As a data scientist, I focus on making data meaningful and relevant to the business of healthcare. I study and analyze patterns and trends in multiple data sources from multiple systems, and extract insights from that information for solutions to health care’s most pressing challenges.
The data scientist is a relatively new role within organizations that have begun working with and using large, complex data sets to identify strategic opportunities. Earlier this spring, you met one of Geneia’s top data scientists, Jin On.
In healthcare, the strategic opportunity is to use data to improve health and satisfy the needs of patients and providers.

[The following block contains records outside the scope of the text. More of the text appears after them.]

`config.mk`:
```
export PLATFORM = sky130hd
export DESIGN_NAME = eti_div_cell
export DESIGN_NICKNAME = d
export VERILOG_FILES = /design/src/design/eti_pkg.sv /design/src/design/eti_div_cell.sv
export SDC_FILE = /design/constraint.sdc
export NUM_CORES = 1
export LEC_CHECK = 0
export ABC_AREA = 1
export BUFFER_PORTS_ARGS = -buffer_cell sky130_fd_sc_hd__buf_2
export CORE_AREA = 4 4 167 169
export CTS_CLUSTER_DIAMETER = 100
export DETAILED_ROUTE_END_ITERATION = 10
export DIE_AREA = 0 0 171 173
export GPL_TIMING_DRIVEN = 0
export MAX_ROUTING_LAYER = met4
export SYNTH_ARGS = -nofsm -noshare
export SYNTH_HDL_FRONTEND = slang
export SYNTH_SLANG_ARGS = --single-unit
```
`constraint.sdc`:
```
create_clock -name clk -period 1 [get_ports clk]
set_input_delay 0.2 -clock clk [delete_from_list [all_inputs] [get_ports clk]]
set_output_delay 0.2 -clock clk [all_outputs]
set_load 0.02 [all_outputs]
```
`src/design/eti_pkg.sv`:
```
`timescale 1ns / 1ps

package eti_pkg;

    // Curve codes
    localparam logic [3:0] MODE_LINEAR      = 4'd0;
    localparam logic [3:0] MODE_IN_QUAD     = 4'd1;
    localparam logic [3:0] MODE_OUT_QUAD    = 4'd2;
    localparam logic [3:0] MODE_INOUT_QUAD  = 4'd3;
    localparam logic [3:0] MODE_IN_CUBIC    = 4'd4;
    localparam logic [3:0] MODE_OUT_CUBIC   = 4'd5;
    localparam logic [3:0] MODE_INOUT_CUBIC = 4'd6;
    localparam logic [3:0] MODE_OUT_BOUNCE  = 4'd7;
    localparam logic [3:0] MODE_IN_ELASTIC  = 4'd8;
    localparam logic [3:0] MODE_OUT_ELASTIC = 4'd9;

    localparam int T_BITS = 16;
    localparam logic signed [19:0] ONE_Q16 = 20'sd65536;

    localparam longint ONE30   = 64'sd1073741824;
    localparam longint PI_Q30  = 64'sd3373259426;
    localparam longint LN2_Q30 = 64'sd744261118;

    // Item side-band that travels alongside the quotient
    typedef struct packed {
        logic               valid;
        logic               upd;
        logic               fin;
        logic signed [31:0] start;
        logic signed [31:0] endl;
        logic signed [32:0] diff;
        logic [31:0]        ne;
        logic [3:0]         mode;
    } eti_meta_t;

    // State handed from one divider cell to the next
    typedef struct packed {
        eti_meta_t          meta;
        logic [31:0]        rem;
        logic [31:0]        den;
        logic [T_BITS-1:0]  quo;
    } eti_div_t;

    // term * x^2 in Q30
    function automatic longint sq_step(input longint term, input longint x);
        longint p;
        p = term * x / ONE30;
        return p * x / ONE30;
    endfunction

    // term * y in Q30
    function automatic longint lin_step(input longint term, input longint y);
        return term * y / ONE30;
    endfunction

    // Quarter-wave sine by series, Q16
    function automatic longint sin_quarter(input int bits, input int i);
        longint x;
        longint sum;
        longint term;
        longint v;
        x = (PI_Q30 * 2 * longint'(i)) >>> bits;
        sum = x;
        term = x;
        // odd terms, divisors (2k)(2k+1) for k = 1 to 9
        term = -sq_step(term, x) / 64'sd6;   sum += term;
        term = -sq_step(term, x) / 64'sd20;  sum += term;
        term = -sq_step(term, x) / 64'sd42;  sum += term;
        term = -sq_step(term, x) / 64'sd72;  sum += term;
        term = -sq_step(term, x) / 64'sd110; sum += term;
        term = -sq_step(term, x) / 64'sd156; sum += term;
        term = -sq_step(term, x) / 64'sd210; sum += term;
        term = -sq_step(term, x) / 64'sd272; sum += term;
        term = -sq_step(term, x) / 64'sd342; sum += term;
        if (sum < 0) sum = 0;
        v = (sum + 64'sd8192) / 64'sd16384;
        if (v > 64'sd65536) v = 64'sd65536;
        return v;
    endfunction

    // Full-turn sine table entry
    function automatic logic signed [17:0] sine_entry(input int bits, input int j);
        int     half;
        int     quarter;
        int     jj;
        int     i;
        longint v;
        half = 1 << (bits - 1);
        quarter = 1 << (bits - 2);
        jj = (j >= half) ? j - half : j;
        i = (jj <= quarter) ? jj : half - jj;
        v = sin_quarter(bits, i);
        if (j >= half) v = -v;
        return 18'(v);
    endfunction

    // 2^(-i/N) table entry, Q16
    function automatic logic [16:0] exp_entry(input int bits, input int i);
        longint y;
        longint sum;
        longint term;
        y = (LN2_Q30 * longint'(i)) >>> bits;
        sum = ONE30;
        term = ONE30;
        // series of exp(-y) up to the twelfth power
        term = -lin_step(term, y) / 64'sd1;  sum += term;
        term = -lin_step(term, y) / 64'sd2;  sum += term;
        term = -lin_step(term, y) / 64'sd3;  sum += term;
        term = -lin_step(term, y) / 64'sd4;  sum += term;
        term = -lin_step(term, y) / 64'sd5;  sum += term;
        term = -lin_step(term, y) / 64'sd6;  sum += term;
        term = -lin_step(term, y) / 64'sd7;  sum += term;
        term = -lin_step(term, y) / 64'sd8;  sum += term;
        term = -lin_step(term, y) / 64'sd9;  sum += term;
        term = -lin_step(term, y) / 64'sd10; sum += term;
        term = -lin_step(term, y) / 64'sd11; sum += term;
        term = -lin_step(term, y) / 64'sd12; sum += term;
        return 17'((sum + 64'sd8192) / 64'sd16384);
    endfunction

endpackage

```
`src/design/eti_div_cell.sv`:
```
`timescale 1ns / 1ps

module eti_div_cell (
    input  logic            clk,
    input  logic            rst_n,
    input  logic            adv,
    input  eti_pkg::eti_div_t d_in,
    output eti_pkg::eti_div_t d_out
);
    import eti_pkg::*;

    eti_div_t    d_reg;
    eti_div_t    d_next;
    logic [32:0] r2;
    logic        ge;

    // One restoring step: one quotient bit
    always_comb
    begin
        r2 = {d_in.rem, 1'b0};
        ge = (r2 >= {1'b0, d_in.den});
        d_next = d_in;
        d_next.rem = ge ? 32'(r2 - {1'b0, d_in.den}) : r2[31:0];
        d_next.quo = {d_in.quo[T_BITS-2:0], ge};
    end

    always_ff @(posedge clk or negedge rst_n)
    begin
        if (!rst_n)
        begin
            d_reg.meta.valid <= 1'b0;
        end
        else if (adv)
        begin
            d_reg <= d_next;
        end
    end

    assign d_out = d_reg;

endmodule

```
# Word level (Yosys, flattened, before mapping)
# Cells that the tools add are included.
# W data, S select, Z words.
[classes]
addsub = 1
reduce_logical = 1
order_cmp = 1
muxes = 1
[op_table]
columns = ["cell", "n"]
rows = [
  ["$ge A33 B32 Y1", 1],
  ["$mux W32", 1],
  ["$sub A32 B32 Y32", 1],
  ["$reduce_and A2 Y1", 1],
]
[word_totals]
in_bits = 219
output_inout_bits = 216
elab_cells = 16
reg_bits = 216

# Longest topological paths before layout
# Gate-level depths: netlist (run 1).
[depth]
word_depth = 2
ltp_mapped = 16
ltp_nobuf = 14

# Worst setup path after synthesis (run 1)
# No wires, ideal clock.
[synth_path]
kind = "input to register"
startpoint = "input rst_n"
endpoint = "register d_reg, in the netlist d_out[0] (enable)"
required_time_ns = 0.434
path_slack_ns = -3.928
arrival_time_ns = 4.361
n_path_buf = 0
stages = 2
setup_time_ns = 0.566
path_cell_list = "nand2_1 > inv_1"
[synth_between]
elab_chain_cells = 1
[synth_rtl]
columns = ["element", "line_no", "rtl"]
rows = [
  ["from (decl)", "eti_div_cell.sv:5", "input logic rst_n,"],
  ["$reduce_and A2 Y1 (no source line)", "-", ""],
  ["to (signal assigned)", "eti_div_cell.sv:35", "d_reg <= d_next;"],
  ["to (decl)", "eti_div_cell.sv:12", "eti_div_t d_reg;"],
]
# Every way passes these cells.
# A chain may end at the register's enable or synchronous reset.

==> results.py, run 1 <==
metrics = {
    "cells_and_area": {
        "fill_cells": 1830,
        "layout.nets": 1863,
        "area_growth_pct": 93.0,
        "design_area_um2": 18600,
        "final_cells": 1979,
        "largest_reg_flops": 216,
        "drive_gt1_frac": 0.490,
    },
    "synthesis": {
        "ys_ff_latch": 216,
        "async_flop_share": 0.00463,
        "synth_edf_count": 215,
        "dominantRegCellSynth": "edfxtp_1",
        "netlist_area_um2": 9640,
        "synth_fa_ha_area_frac": 0.0436,
        "yosysTopAreaCell": "edfxtp_1",
        "ys_types": 29,
        "syn-mean-instance-area_um2": 11.1,
        "synth-simple-area-share": 0.190,
        "synth.top_cell.area_share": 0.670,
        "synth_top_family_by_area": "simple AND/OR/NAND/NOR gates",
        "yosys_warnings": 0,
        "ys_top_cells_by_count": "277 x nand2_1, 215 x edfxtp_1, 150 x inv_1, 55 x nand3_1, 36 x nor2_1",
        "yosysSeqAreaShare": 0.672,
        "syn_nets": 1118,
        "synth_area_leaders": "edfxtp_1 67%, nand2_1 11%, inv_1 5.8%",
        "synth_xor_area_frac": 0.0127,
        "synth.most_common_cell": "nand2_1",
        "muxShareOfSynthArea": 0.00117,
        "synth_compound_area_frac": 0.0135,
        "netlist_instances": 866,
    },
    "routing": {
        "drcViolationCount": 0,
        "wirelength_mm": 41.3,
        "vias": 9263,
        "wl_per_cell_um": 20.9,
        "drt-initial-drc-count": 666,
        "postRouteAntennaNets": 0,
        "drt-pass1-iter-count": 5,
        "viasPerCell": 4.68,
    },
    "timing": {
        "fmax_ghz": 0.690,
        "fin_setup_tns_ns": -72.32,
        "final-setup-viol-count": 249,
        "period_share": 1.45,
        "hold_violations": 0,
        "max_slew_margin": 0.619,
        "finClkSkew_ns": 0,
        "period_needed_ns": 1.45,
        "grt_setup_unrepaired": "true",
        "setup_ws_ns": -0.450,
        "tightest_slew_ns": 0.568,
        "drv_slew": 0,
    },
    "die": {
        "fp.coreArea_um2": 26600,
        "io_pins": 435,
        "start_util": 0.363,
        "dieArea_um2": 29600,
        "rows": 60,
        "dieWidth_um": 171,
        "die_height_um": 173,
    },
    "clocking": {
        "h-tree-depth": 1,
        "clk_pin_slew_ns": 0.05,
        "numCtsBuffers": 25,
        "cts.sinks": 216,
        "insertion_delay_ns": 0.52,
        "clk_path_buf_depth": 3,
        "cts_tree": "built",
        "root_buffer": "clkbuf_16",
    },
    "global_routing": {
        "grt_usage": 0.262,
        "overflow": 0,
        "grt_max_degree": 45,
        "antenna_found_initial": 10,
        "grt_pass1_wl_mm": 57.7,
        "grt_pass1_vias": 9519,
    },
    "placed_design": {
        "numPlacedInstances": 1645,
        "place_area_um2": 12800,
        "routabilityCongestion": 0.922,
        "port_buffers": 433,
        "hpwlAfterDp_mm": 26.7,
    },
    "critical_path": {
        "worstSetupStartpointType": "input pin",
        "critPathArrivalTime_ns": 1.74,
        "ff2ff_setup_slack_ns": 0.23,
        "end_kind": "flip-flop",
        "crit_chain": "buf_8 > inv_6 > ha_4 > inv_4 > nor3_4 > nand2_2 > nor3_4 > nand2_8 > buf_8 > buf_8 > nand3_1 > nand2_1",
        "cp_common_cell": "buf_8",
        "cp_slowest_cell": "ha_4",
        "path_buf_inv": 5,
        "cp.required_ns": 1.29,
        "timing_worst_setup_path_type": "input pin to flip-flop",
        "cp_top_family": "simple AND/OR/NAND/NOR gates",
        "worstPathMaxFanout": 5,
        "crit_path_max_incr_delay_ns": 0.27,
    },
    "worst_hold_path": {
        "hold_class": "input pin to flip-flop",
    },
    "pwr": {
        "power_uw": 26500,
        "p_per_area_nw_per_um2": 1430,
        "ir_worst_vdd_uv": 999,
        "p_leak_uw": 0.00834,
    },
    "flow_run": {
        "maxCapViolCount": 0,
    },
    "run_status": {
        "status": "finished with violations",
        "violations": "negative setup slack",
    },
}
[stage by stage]
| step | util | hold slack, ns | setup slack (ns) |
|---|---|---|---|
| finish | 0.700 | 0.0197 | -0.450 |
| global route | 0.700 | 0.0209 | -0.511 |
| CTS | 0.659 | 0.00537 | -0.414 |
| detailed placement | 0.482 | 0.0160 | -1.31 |
| global placement | 0.478 | 0.0170 | -4.44 |
| floorplan | - | -0.0956 | -2.83 |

I’m often asked how this process works. How do you develop technology solutions that address these healthcare challenges? Put another way, how do you make technology personal? The quick answer is to make healthcare more data driven. Peter Norvig, the director of research at Google once said: "We don’t have better algorithms. We just have more data." This was true in most industries but not healthcare until recently. With the recent changes in regulations that encouraged the adoption of electronic health records (EHR), as well as the increased adoption of devices like smartphones and Fitbits, we’ve seen an explosion in the amount of available healthcare data. We can now use clinical and claims data, coupled with personal-device-generated data, to create a complete profile of a patient’s health.
As healthcare transitions to a value-based model (as opposed to a fee-for-service model) where providers can focus on and are reimbursed for keeping patients healthy, identifying patients at high-risk for adverse outcomes becomes an imperative. Effectively evaluating risk and identifying appropriate interventions are perhaps the most challenging aspects of patient care. This is where the availability of data and data science techniques can have the greatest impact and where technology becomes personal. Using all available sources of data – from claims and EHR to pharmacy, laboratory, psychographic and patient-reported – data scientists can develop sophisticated models that not only identify patients at risk for a particular condition but also learn from the additional information generated following treatment for that condition so the model can continually improve. This is what is known as machine learning.
At Geneia, we focus on understanding our clients, the challenges and barriers they face, and the solutions needed to keep them moving forward.
It is not the job of healthcare professionals to figure out how to make the technology work for them; it is up to us as data scientists to find meaning in the data sets and determine how best to use the insights gained to develop technological solutions that address particular healthcare challenges.
For example, care team members need very specific and detailed information about their population that is easily accessible and actionable at the point of care. They also rely on a variety of data sources and what it means in the aggregate to determine the most appropriate course of action. Technology professionals can use this insight about the needs of care team members to develop specific technology solutions that: 1) make it easy to access information from anywhere at any time (through cloud-based portals, using customizable and easy-to-understand dashboards), 2) build a robust technology infrastructure that can import, normalize and apply learning algorithms to vast amounts of disparate data and 3) use predictive modeling to help care team members make decisions and plan courses of action based on future risk.
Taking it a step further, the future of healthcare technology lies in solutions that can materially impact health.
For example, consider a drug that effectively treats blood clots for 70 percent of the population, but is ineffective for the other 30 percent. The reason it isn’t effective with that 30 percent is due to a combination of various genetic factors, family history and personal characteristics. This is where data science can really make a difference. In this example, it can be used to build a model that would interpret the data to accurately determine which 30 percent of the population would benefit from an alternative clot-busting medication. The healthcare provider would know this up front and could prescribe the appropriate treatment immediately, saving cost and providing better care. This is the essence of personalized medicine.
At the end of the day, the question for data scientists like myself is still the same: does the technology solve the challenges in healthcare?
Does it provide care teams the information and tools they need to make informed decisions that will improve patient health and lower costs in the system? That is our goal as data scientists and technology professionals at Geneia – to make technology personal and improve the lives of the people we serve.